▶ _Aim of the exercise_
Within the entries below, find the portion that opens with the line containing "nand2_2: 1 / 0.49" and closes with the line containing "nor2_2: 3 / 1.5". Retype that portion exactly and only.

══ Data provided

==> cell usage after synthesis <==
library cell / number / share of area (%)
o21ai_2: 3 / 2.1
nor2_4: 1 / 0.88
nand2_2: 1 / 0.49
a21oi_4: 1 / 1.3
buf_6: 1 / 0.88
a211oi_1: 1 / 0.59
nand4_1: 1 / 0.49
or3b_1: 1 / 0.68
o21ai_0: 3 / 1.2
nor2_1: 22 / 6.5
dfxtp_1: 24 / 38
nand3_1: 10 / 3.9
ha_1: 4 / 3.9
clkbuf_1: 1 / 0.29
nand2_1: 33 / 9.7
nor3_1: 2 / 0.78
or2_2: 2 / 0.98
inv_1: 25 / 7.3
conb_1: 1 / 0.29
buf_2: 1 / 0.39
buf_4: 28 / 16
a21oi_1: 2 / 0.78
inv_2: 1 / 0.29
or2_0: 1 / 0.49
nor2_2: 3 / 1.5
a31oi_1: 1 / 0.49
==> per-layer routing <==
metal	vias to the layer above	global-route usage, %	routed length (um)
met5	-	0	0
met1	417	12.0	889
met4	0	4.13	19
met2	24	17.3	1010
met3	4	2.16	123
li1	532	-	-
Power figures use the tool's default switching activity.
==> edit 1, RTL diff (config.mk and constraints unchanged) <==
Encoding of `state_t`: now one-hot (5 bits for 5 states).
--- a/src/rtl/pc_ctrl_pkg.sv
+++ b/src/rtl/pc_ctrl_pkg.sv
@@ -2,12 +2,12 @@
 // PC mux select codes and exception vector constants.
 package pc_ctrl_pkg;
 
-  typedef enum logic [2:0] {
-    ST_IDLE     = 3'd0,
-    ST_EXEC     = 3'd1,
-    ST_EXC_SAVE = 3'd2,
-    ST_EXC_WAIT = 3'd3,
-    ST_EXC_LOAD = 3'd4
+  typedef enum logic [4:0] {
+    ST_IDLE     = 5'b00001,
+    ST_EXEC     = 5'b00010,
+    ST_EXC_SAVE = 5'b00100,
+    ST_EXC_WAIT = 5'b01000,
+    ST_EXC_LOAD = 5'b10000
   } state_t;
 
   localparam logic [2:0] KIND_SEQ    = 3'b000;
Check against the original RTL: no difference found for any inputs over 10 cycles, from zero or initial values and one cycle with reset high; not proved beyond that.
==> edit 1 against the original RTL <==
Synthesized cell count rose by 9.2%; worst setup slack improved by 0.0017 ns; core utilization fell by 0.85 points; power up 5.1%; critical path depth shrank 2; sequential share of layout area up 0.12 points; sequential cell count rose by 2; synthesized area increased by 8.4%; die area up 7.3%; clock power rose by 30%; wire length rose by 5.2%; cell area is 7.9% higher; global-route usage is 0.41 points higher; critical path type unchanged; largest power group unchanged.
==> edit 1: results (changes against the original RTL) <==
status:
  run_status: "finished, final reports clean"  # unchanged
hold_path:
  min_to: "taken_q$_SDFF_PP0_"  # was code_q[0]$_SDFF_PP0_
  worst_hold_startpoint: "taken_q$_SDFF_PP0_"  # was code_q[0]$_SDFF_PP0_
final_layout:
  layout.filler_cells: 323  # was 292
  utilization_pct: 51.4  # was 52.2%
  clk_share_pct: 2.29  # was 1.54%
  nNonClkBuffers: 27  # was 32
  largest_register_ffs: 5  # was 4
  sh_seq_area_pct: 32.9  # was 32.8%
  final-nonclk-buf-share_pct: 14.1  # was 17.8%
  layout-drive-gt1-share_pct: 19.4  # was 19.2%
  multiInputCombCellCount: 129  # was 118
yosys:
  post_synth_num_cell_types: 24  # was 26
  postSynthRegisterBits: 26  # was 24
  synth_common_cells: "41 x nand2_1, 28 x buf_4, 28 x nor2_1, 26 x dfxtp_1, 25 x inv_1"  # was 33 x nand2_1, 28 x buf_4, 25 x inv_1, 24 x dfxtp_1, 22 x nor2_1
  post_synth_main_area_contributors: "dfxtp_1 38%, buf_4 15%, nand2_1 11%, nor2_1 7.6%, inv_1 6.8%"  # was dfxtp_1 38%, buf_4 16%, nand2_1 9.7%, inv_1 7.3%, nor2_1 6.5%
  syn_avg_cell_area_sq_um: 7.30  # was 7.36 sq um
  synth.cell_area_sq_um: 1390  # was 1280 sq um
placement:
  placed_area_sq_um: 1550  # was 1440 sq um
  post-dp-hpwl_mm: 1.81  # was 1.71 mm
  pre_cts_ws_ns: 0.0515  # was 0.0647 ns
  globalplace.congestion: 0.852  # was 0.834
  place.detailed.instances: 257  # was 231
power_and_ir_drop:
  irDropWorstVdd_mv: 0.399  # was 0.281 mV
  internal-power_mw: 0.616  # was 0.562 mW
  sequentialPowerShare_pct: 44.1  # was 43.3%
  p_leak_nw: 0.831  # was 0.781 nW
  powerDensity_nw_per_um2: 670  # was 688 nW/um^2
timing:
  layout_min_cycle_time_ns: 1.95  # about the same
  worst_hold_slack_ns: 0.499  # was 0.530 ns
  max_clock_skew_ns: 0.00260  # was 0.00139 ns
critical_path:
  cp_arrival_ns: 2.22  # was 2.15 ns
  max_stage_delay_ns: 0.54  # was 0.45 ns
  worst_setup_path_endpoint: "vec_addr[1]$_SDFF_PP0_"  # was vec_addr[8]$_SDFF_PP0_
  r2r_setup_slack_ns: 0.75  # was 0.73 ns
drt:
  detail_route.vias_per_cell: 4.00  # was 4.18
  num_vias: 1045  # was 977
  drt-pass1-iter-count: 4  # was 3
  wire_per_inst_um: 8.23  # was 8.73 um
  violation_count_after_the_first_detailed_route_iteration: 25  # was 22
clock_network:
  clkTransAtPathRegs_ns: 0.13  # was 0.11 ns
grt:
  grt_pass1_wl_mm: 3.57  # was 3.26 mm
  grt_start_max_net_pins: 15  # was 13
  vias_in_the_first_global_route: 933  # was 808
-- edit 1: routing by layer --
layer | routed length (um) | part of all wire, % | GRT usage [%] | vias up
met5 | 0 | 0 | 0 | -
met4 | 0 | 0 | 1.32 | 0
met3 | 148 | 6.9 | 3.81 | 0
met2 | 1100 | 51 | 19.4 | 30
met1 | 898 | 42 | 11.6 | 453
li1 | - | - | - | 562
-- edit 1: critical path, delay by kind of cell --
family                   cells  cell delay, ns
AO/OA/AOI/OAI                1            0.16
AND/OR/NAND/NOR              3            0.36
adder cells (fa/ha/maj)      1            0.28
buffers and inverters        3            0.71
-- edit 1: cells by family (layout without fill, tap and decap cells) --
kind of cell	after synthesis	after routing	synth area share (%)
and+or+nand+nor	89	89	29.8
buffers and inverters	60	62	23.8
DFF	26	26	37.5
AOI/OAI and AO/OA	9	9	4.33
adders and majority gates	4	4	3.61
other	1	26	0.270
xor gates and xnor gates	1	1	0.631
**src/rtl/pio_tx_fifo_if.sv**
```systemverilog
// pio_tx_fifo_if: system/state-machine side signals of the PIO TX FIFO.
// tx_join exists only when PIO_FIFO_JOIN_EN is defined.
interface pio_tx_fifo_if #(
  parameter int WIDTH = 32,
  parameter int LW = 4
);
  logic penable, push, pull, clr_flags;
  logic [WIDTH-1:0] din, dout;
  logic full, empty, tx_over, tx_stall;
  logic [LW-1:0] level;
`ifdef PIO_FIFO_JOIN_EN
  logic tx_join;
  modport master(output penable, push, din, pull, clr_flags, tx_join, input dout, full, empty, level, tx_over, tx_stall);
  modport slave(input penable, push, din, pull, clr_flags, tx_join, output dout, full, empty, level, tx_over, tx_stall);
`else
  modport master(output penable, push, din, pull, clr_flags, input dout, full, empty, level, tx_over, tx_stall);
  modport slave(input penable, push, din, pull, clr_flags, output dout, full, empty, level, tx_over, tx_stall);
`endif
endinterface

```
**src/rtl/pio_tx_fifo.sv**
```systemverilog
// pio_tx_fifo: first-word-fall-through TX FIFO feeding the PIO OSR, with sticky stall/overflow flags.
// PIO_FIFO_JOIN_EN adds tx_join, which doubles capacity and flushes the FIFO whenever it changes.
module pio_tx_fifo #(
  parameter int WIDTH = 32,
  parameter int DEPTH = 4,
  parameter int LW = $clog2(DEPTH) + 2
) (
  input logic clk,
  input logic reset,
  pio_tx_fifo_if.slave f
);
`ifdef PIO_FIFO_JOIN_EN
  localparam int SD = 2 * DEPTH;
`else
  localparam int SD = DEPTH;
`endif
  localparam int PW = $clog2(SD);
  logic [WIDTH-1:0] mem_q [SD];
  logic [PW-1:0] wptr_q, wptr_d, rptr_q, rptr_d;
  logic [LW-1:0] level_q, level_d, cap;
  logic tx_over_q, tx_over_d, tx_stall_q, tx_stall_d, join_q, join_d;
  logic flush, qpull, do_push, do_pop, full_w, empty_w;
  always_comb begin
`ifdef PIO_FIFO_JOIN_EN
    cap = f.tx_join ? LW'(2 * DEPTH) : LW'(DEPTH);
    join_d = f.tx_join;
`else
    cap = LW'(DEPTH);
    join_d = 1'b0;
`endif
    flush = join_d != join_q;
    full_w = level_q == cap;
    empty_w = level_q == '0;
    qpull = f.pull & f.penable;
    do_pop = qpull & ~empty_w & ~flush;
    // at full a qualified pull always pops, so the push slot is freed in the same cycle
    do_push = f.push & (~full_w | qpull) & ~flush;
    wptr_d = flush ? '0 : do_push ? ((LW'(wptr_q) == cap - 1'b1) ? '0 : wptr_q + 1'b1) : wptr_q;
    rptr_d = flush ? '0 : do_pop ? ((LW'(rptr_q) == cap - 1'b1) ? '0 : rptr_q + 1'b1) : rptr_q;
    level_d = flush ? '0 : level_q + LW'(do_push) - LW'(do_pop);
    tx_over_d = (f.push & full_w & ~qpull & ~flush) | (tx_over_q & ~f.clr_flags);
    tx_stall_d = (qpull & empty_w & ~flush) | (tx_stall_q & ~f.clr_flags);
  end
  always_ff @(posedge clk or negedge reset) begin
    if (!reset) begin
      wptr_q <= '0;
      rptr_q <= '0;
      level_q <= '0;
      tx_over_q <= 1'b0;
      tx_stall_q <= 1'b0;
      join_q <= 1'b0;
    end else begin
      wptr_q <= wptr_d;
      rptr_q <= rptr_d;
      level_q <= level_d;
      tx_over_q <= tx_over_d;
      tx_stall_q <= tx_stall_d;
      join_q <= join_d;
    end
  end
  always_ff @(posedge clk) if (do_push) mem_q[wptr_q] <= f.din;
  assign f.dout = empty_w ? '0 : mem_q[rptr_q];
  assign f.full = full_w;
  assign f.empty = empty_w;
  assign f.level = level_q;
  assign f.tx_over = tx_over_q;
  assign f.tx_stall = tx_stall_q;
endmodule

```
**src/flat_wrapper.sv**
```systemverilog
// flat-port wrapper written by rule: the top's interface ports become plain ports
module pio_tx_fifo_flat 
#(
  parameter int WIDTH = 32,
  parameter int DEPTH = 4,
  parameter int LW = $clog2(DEPTH) + 2
)
  (clk, reset, f_penable, f_push, f_din, f_pull, f_clr_flags, f_dout, f_full, f_empty, f_level, f_tx_over, f_tx_stall);
  pio_tx_fifo_if #(.WIDTH(WIDTH), .LW(LW)) f_i ();
  input logic clk;
  input logic reset;
  input wire logic [$bits(f_i.penable)-1:0] f_penable;
  input wire logic [$bits(f_i.push)-1:0] f_push;
  input wire logic [$bits(f_i.din)-1:0] f_din;
  input wire logic [$bits(f_i.pull)-1:0] f_pull;
  input wire logic [$bits(f_i.clr_flags)-1:0] f_clr_flags;
  output wire logic [$bits(f_i.dout)-1:0] f_dout;
  output wire logic [$bits(f_i.full)-1:0] f_full;
  output wire logic [$bits(f_i.empty)-1:0] f_empty;
  output wire logic [$bits(f_i.level)-1:0] f_level;
  output wire logic [$bits(f_i.tx_over)-1:0] f_tx_over;
  output wire logic [$bits(f_i.tx_stall)-1:0] f_tx_stall;
  assign f_i.penable = f_penable;
  assign f_i.push = f_push;
  assign f_i.din = f_din;
  assign f_i.pull = f_pull;
  assign f_i.clr_flags = f_clr_flags;
  assign f_dout = f_i.dout;
  assign f_full = f_i.full;
  assign f_empty = f_i.empty;
  assign f_level = f_i.level;
  assign f_tx_over = f_i.tx_over;
  assign f_tx_stall = f_i.tx_stall;
  pio_tx_fifo #(.WIDTH(WIDTH), .DEPTH(DEPTH), .LW(LW)) u_core (.clk(clk), .reset(reset), .f(f_i));
endmodule
```
**config.mk**
```make
export PLATFORM = sky130hd
export DESIGN_NAME = pio_tx_fifo_flat
export DESIGN_NICKNAME = d
export VERILOG_FILES = /design/src/rtl/pio_tx_fifo_if.sv /design/src/rtl/pio_tx_fifo.sv /design/src/flat_wrapper.sv
export SDC_FILE = /design/constraint.sdc
export NUM_CORES = 1
export LEC_CHECK = 0
export CAP_MARGIN = 20
export CORE_MARGIN = 8
export CORE_UTILIZATION = 25
export CTS_CLUSTER_DIAMETER = 40
export DETAILED_ROUTE_END_ITERATION = 8
export PLACE_DENSITY = 0.43
export SLEW_MARGIN = 20
export SYNTH_ARGS = -nofsm -noshare
export SYNTH_HDL_FRONTEND = slang
export SYNTH_SLANG_ARGS = --single-unit
export TNS_END_PERCENT = 50
```
**constraint.sdc**
```tcl
create_clock -name clk -period 2.38 [get_ports clk]
set_input_delay 0.476 -clock clk [delete_from_list [all_inputs] [get_ports clk]]
set_output_delay 0.476 -clock clk [all_outputs]
set_load 0.05 [all_outputs]
```
==> impl_metrics.json <==
{
  "status": "complete, but fails checks",
  "failed_checks": "negative setup slack",
  "gp_congestion": 0.7061,
  "rows": 54,
  "crit_path_end_kind": "primary output",
  "final_cell_mix": "edfxtp_1, clkdlybuf4s50_1, buf_6, mux4_2, clkbuf_16",
  "path_class": "flop to primary output",
  "fp.dieH_um": 163.8,
  "ys_types": 21,
  "rsz0062_at_grt": "yes",
  "cp_slowest_stage_delay_ns": 0.49,
  "diodes": 0,
  "seq_area_frac_synth": 0.7498,
  "critical_path_buf_inv_count": 3,
  "synth_compound_area_frac": 0.007791,
  "dpl.hpwl_um": 7540,
  "cts_tree": "done",
  "synth-seq-cells": 138,
  "grt_pass1_wl_um": 17850,
  "synth_adder_area_share": 0.02887,
  "cellPowerDensity_nw_per_um2": 1502,
  "wire_per_inst_um": 18.33,
  "nets": 420,
  "leakage_nw": 2.731,
  "syn_area_sq_um": 5460,
  "synth_xor_xnor_area_share": 0.003208,
  "hold_class": "input port to asynchronous set/reset pin",
  "clk_latency_ns": 0.41,
  "synth.area.mux_share": 0.1402,
  "ios": 78,
  "start_util": 0.2525,
  "antenna_found_initial": 0,
  "final_common_cell": "edfxtp_1",
  "synth_top_family_by_area": "multiplexers",
  "timing.rr.start": "u_core.f.level[2]$_DFF_PN0_",
  "cp.arrival_ns": 1.91,
  "grt_pass1_vias": 3034,
  "syn_avg_cell_area_sq_um": 21.25,
  "crit_required_ns": 1.90,
  "crit_chain": "buf_12 > buf_16 > mux4_2 > nor2b_1 > buf_6",
  "drv_cap": 0,
  "cts.sink_count": 138,
  "synth_simple_gate_area_share": 0.04950,
  "drtAntennaViolNets": 0,
  "setup_viol": 2,
  "htree_levels": 4,
  "fin_crit_ns": 2.391,
  "cts-root-buf": "clkbuf_16",
  "drc_errors": 0,
  "track_usage": 0.09231,
  "worstPathMaxFanout": 5,
  "cp-start-kind": "flop",
  "place_area_sq_um": 6708,
  "maxSlewViolCount": 0,
  "grt-ovfl-total": 0,
  "cts_buffers": 17,
  "area_growth_pct": 40.95,
  "timing.fmax_mhz": 418.3,
  "fin_skew_ns": 0.006342,
  "finalCritPeriodShare": 1.005,
  "vias_per_cell": 4.077,
  "design.die.area_sq_um": 26830,
  "synth_nets": 307,
  "rrSetupSlack_ns": 0.13,
  "drive_gt1_frac": 0.4099,
  "hold_violations": 0,
  "vias": 2703,
  "netlist_instances": 257,
  "drt_iter0_drc": 72,
  "post-route-util": 0.3560,
  "peakVddDrop_mv": 0.7239,
  "coreArea_sq_um": 21620,
  "first_pass_iters": 4,
  "drt_wl_total_um": 12150,
  "worstMarginPinSlew_ns": 0.5000,
  "crit_slowest_cell": "mux4_2",
  "slew-limit-headroom": 0.6656,
  "yosysWarningCount": 0,
  "clk_pin_slew_ns": 0.06,
  "setup_slack_ns": -0.01085,
  "stdcell_area_sq_um": 7696,
  "io_buffers": 77,
  "startpoint": "u_core.rptr_q[0]$_DFFE_PN0P_",
  "dieWidth_um": 163.8,
  "grt_max_degree": 20,
  "final.fill_count": 2034,
  "cp_top_family": "multiplexers",
  "clock_path_buffers": 2
}
==> power by group <==
part	switching (mW)	internal, mW	total [mW]
logic	3.10	2.44	5.54
clock network	0.959	1.63	2.58
registers	0.215	3.22	3.43
==> flip-flops by register name, summed over array words and instances, names as in the netlist <==
name and count:
u_core.wptr_q 2, u_core.f.tx_stall 1, u_core.mem_q 128, u_core.f.level 4, u_core.f.tx_over 1, u_core.rptr_q 2
==> cells by family after synthesis <==
logic type | Yosys count
DFF | 138
and+or+nand+nor | 43
muxes | 36
buffers and inverters | 21
adders and majority gates | 12
AOI/OAI and AO/OA | 5
xor gates and xnor gates | 2
==> metrics by stage <==
step	hold slack (ns)	setup WS (ns)	TNS, ns	instances	total power, mW
2_1_floorplan	0.1804	-0.008021	-0.1768	257	6.749
3_3_place_gp	0.4929	0.1085	0	620	8.356
3_5_place_dp	0.4995	0.09002	0	620	8.366
4_1_cts	0.3960	-0.05898	-0.8284	656	11.50
5_1_grt	0.4218	-0.08163	-1.562	663	12.10
6_report	0.3957	-0.01085	-0.01350	663	11.56
==> path summary, 6_finish.rpt <==
path / cells after the start / end
setup / recovery: 5 / f_dout[16]
hold / removal: 1 / u_core.f.level[1]$_DFF_PN0_
setup reg to reg: 10 / u_core.f.level[2]$_DFF_PN0_
hold reg to reg: 1 / u_core.f.tx_stall$_DFF_PN0_
max in group asynchronous: 1 / u_core.rptr_q[0]$_DFFE_PN0P_
min in group clk: 1 / u_core.f.tx_stall$_DFF_PN0_
==> per-layer routing <==
metal | GRT usage | vias to the layer above | wire length (um)
li1 | - | 1251 | -
met1 | 0.1057 | 1389 | 5221
met2 | 0.1561 | 54 | 6270
met3 | 0.02932 | 9 | 491
met4 | 0.04091 | 0 | 170
met5 | 0 | - | 0
==> synthesized netlist by cell type <==
cell	count	area [sq um]
a21o_1	1	7.510
edfxtp_1	128	3844
fa_1	1	20.02
inv_1	10	37.54
clkbuf_1	4	15.01
mux2_2	4	45.04
a21bo_2	1	10.01
and3_1	4	25.02
nand2_1	2	7.510
buf_2	3	15.01
dfrtp_1	10	250.2
nor2_1	3	11.26
nor3b_1	1	7.510
nor3b_4	1	18.77
buf_6	4	45.04
xor2_1	2	17.52
a32o_1	2	20.02
mux4_2	32	720.7
nor2b_1	32	200.2
a21oi_1	1	5.000
ha_1	11	137.6
`src/rtl/run_ctrl_if.sv`:
```
// Host/core handshake bundle for the run sequencer: host request and core halt in,
// core reset/enable and run status out.
interface run_ctrl_if #(
    parameter int CW = 16
);
    logic          req;
    logic          core_halt;
    logic          core_reset;
    logic          core_run;
    logic          done;
    logic          timeout;
    logic [CW-1:0] cycle_count;

    modport master (
        output req, core_halt,
        input  core_reset, core_run, done, timeout, cycle_count
    );

    modport slave (
        input  req, core_halt,
        output core_reset, core_run, done, timeout, cycle_count
    );
endinterface

```
`src/rtl/run_ctrl.sv`:
```
// Run sequencer: holds the core in reset for RST_CYC cycles after a req rising edge,
// then clock-enables it until halt, watchdog expiry or host abort.
module run_ctrl #(
    parameter int CW      = 16,
    parameter int RST_CYC = 2,
    parameter int TIMEOUT = 4096
) (
    input  logic        clk,
    input  logic        reset,
    run_ctrl_if.slave   bus
);
    typedef enum logic [1:0] {
        IDLE = 2'd0,
        INIT = 2'd1,
        RUN  = 2'd2,
        DONE = 2'd3
    } state_t;

    localparam logic [7:0]    INIT_LOAD = 8'(RST_CYC - 1);
    localparam logic [CW-1:0] TO_LIMIT  = CW'(TIMEOUT);

    state_t        state_q, state_d;
    logic          req_q, req_d;
    logic [7:0]    init_q, init_d;
    logic [CW-1:0] cyc_q, cyc_d;
    logic          to_q, to_d;
    logic [CW-1:0] cyc_inc;

    assign cyc_inc = cyc_q + 1'b1;

    always_comb begin
        state_d = state_q;
        req_d   = bus.req;
        init_d  = init_q;
        cyc_d   = cyc_q;
        to_d    = to_q;
        case (state_q)
            IDLE: begin
                if (bus.req && !req_q) begin
                    state_d = INIT;
                    init_d  = INIT_LOAD;
                    cyc_d   = '0;
                    to_d    = 1'b0;
                end
            end
            INIT: begin
                if (!bus.req) begin
                    state_d = IDLE;
                end else if (init_q == 8'd0) begin
                    state_d = RUN;
                end else begin
                    init_d = init_q - 8'd1;
                end
            end
            RUN: begin
                // The count advances even on the aborting cycle: that instruction did execute.
                cyc_d = cyc_inc;
                if (!bus.req) begin
                    state_d = IDLE;
                end else if (bus.core_halt) begin
                    state_d = DONE;
                    to_d    = 1'b0;
                end else if (cyc_inc == TO_LIMIT) begin
                    state_d = DONE;
                    to_d    = 1'b1;
                end
            end
            DONE: begin
                if (!bus.req) begin
                    state_d = IDLE;
                end
            end
            default: state_d = IDLE;
        endcase
    end

    // req_q resets high so a request held through reset cannot start a run.
    always_ff @(posedge clk) begin
        if (reset) begin
            state_q <= IDLE;
            req_q   <= 1'b1;
            init_q  <= '0;
            cyc_q   <= '0;
            to_q    <= 1'b0;
        end else begin
            state_q <= state_d;
            req_q   <= req_d;
            init_q  <= init_d;
            cyc_q   <= cyc_d;
            to_q    <= to_d;
        end
    end

    assign bus.core_reset  = (state_q == IDLE) || (state_q == INIT);
    assign bus.core_run    = (state_q == RUN);
    assign bus.done        = (state_q == DONE);
    assign bus.timeout     = to_q;
    assign bus.cycle_count = cyc_q;
endmodule

```
`src/flat_wrapper.sv`:
```
// flat-port wrapper written by rule: the top's interface ports become plain ports
module run_ctrl_flat 
#(
    parameter int CW      = 16,
    parameter int RST_CYC = 2,
    parameter int TIMEOUT = 4096
)
  (clk, reset, bus_req, bus_core_halt, bus_core_reset, bus_core_run, bus_done, bus_timeout, bus_cycle_count);
  run_ctrl_if #(.CW(CW)) bus_i ();
  input  logic clk;
  input  logic reset;
  input wire logic [$bits(bus_i.req)-1:0] bus_req;
  input wire logic [$bits(bus_i.core_halt)-1:0] bus_core_halt;
  output wire logic [$bits(bus_i.core_reset)-1:0] bus_core_reset;
  output wire logic [$bits(bus_i.core_run)-1:0] bus_core_run;
  output wire logic [$bits(bus_i.done)-1:0] bus_done;
  output wire logic [$bits(bus_i.timeout)-1:0] bus_timeout;
  output wire logic [$bits(bus_i.cycle_count)-1:0] bus_cycle_count;
  assign bus_i.req = bus_req;
  assign bus_i.core_halt = bus_core_halt;
  assign bus_core_reset = bus_i.core_reset;
  assign bus_core_run = bus_i.core_run;
  assign bus_done = bus_i.done;
  assign bus_timeout = bus_i.timeout;
  assign bus_cycle_count = bus_i.cycle_count;
  run_ctrl #(.CW(CW), .RST_CYC(RST_CYC), .TIMEOUT(TIMEOUT)) u_core (.clk(clk), .reset(reset), .bus(bus_i));
endmodule
```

════

▶ _Worked solution_
nand2_2: 1 / 0.49
a21oi_4: 1 / 1.3
buf_6: 1 / 0.88
a211oi_1: 1 / 0.59
nand4_1: 1 / 0.49
or3b_1: 1 / 0.68
o21ai_0: 3 / 1.2
nor2_1: 22 / 6.5
dfxtp_1: 24 / 38
nand3_1: 10 / 3.9
ha_1: 4 / 3.9
clkbuf_1: 1 / 0.29
nand2_1: 33 / 9.7
nor3_1: 2 / 0.78
or2_2: 2 / 0.98
inv_1: 25 / 7.3
conb_1: 1 / 0.29
buf_2: 1 / 0.39
buf_4: 28 / 16
a21oi_1: 2 / 0.78
inv_2: 1 / 0.29
or2_0: 1 / 0.49
nor2_2: 3 / 1.5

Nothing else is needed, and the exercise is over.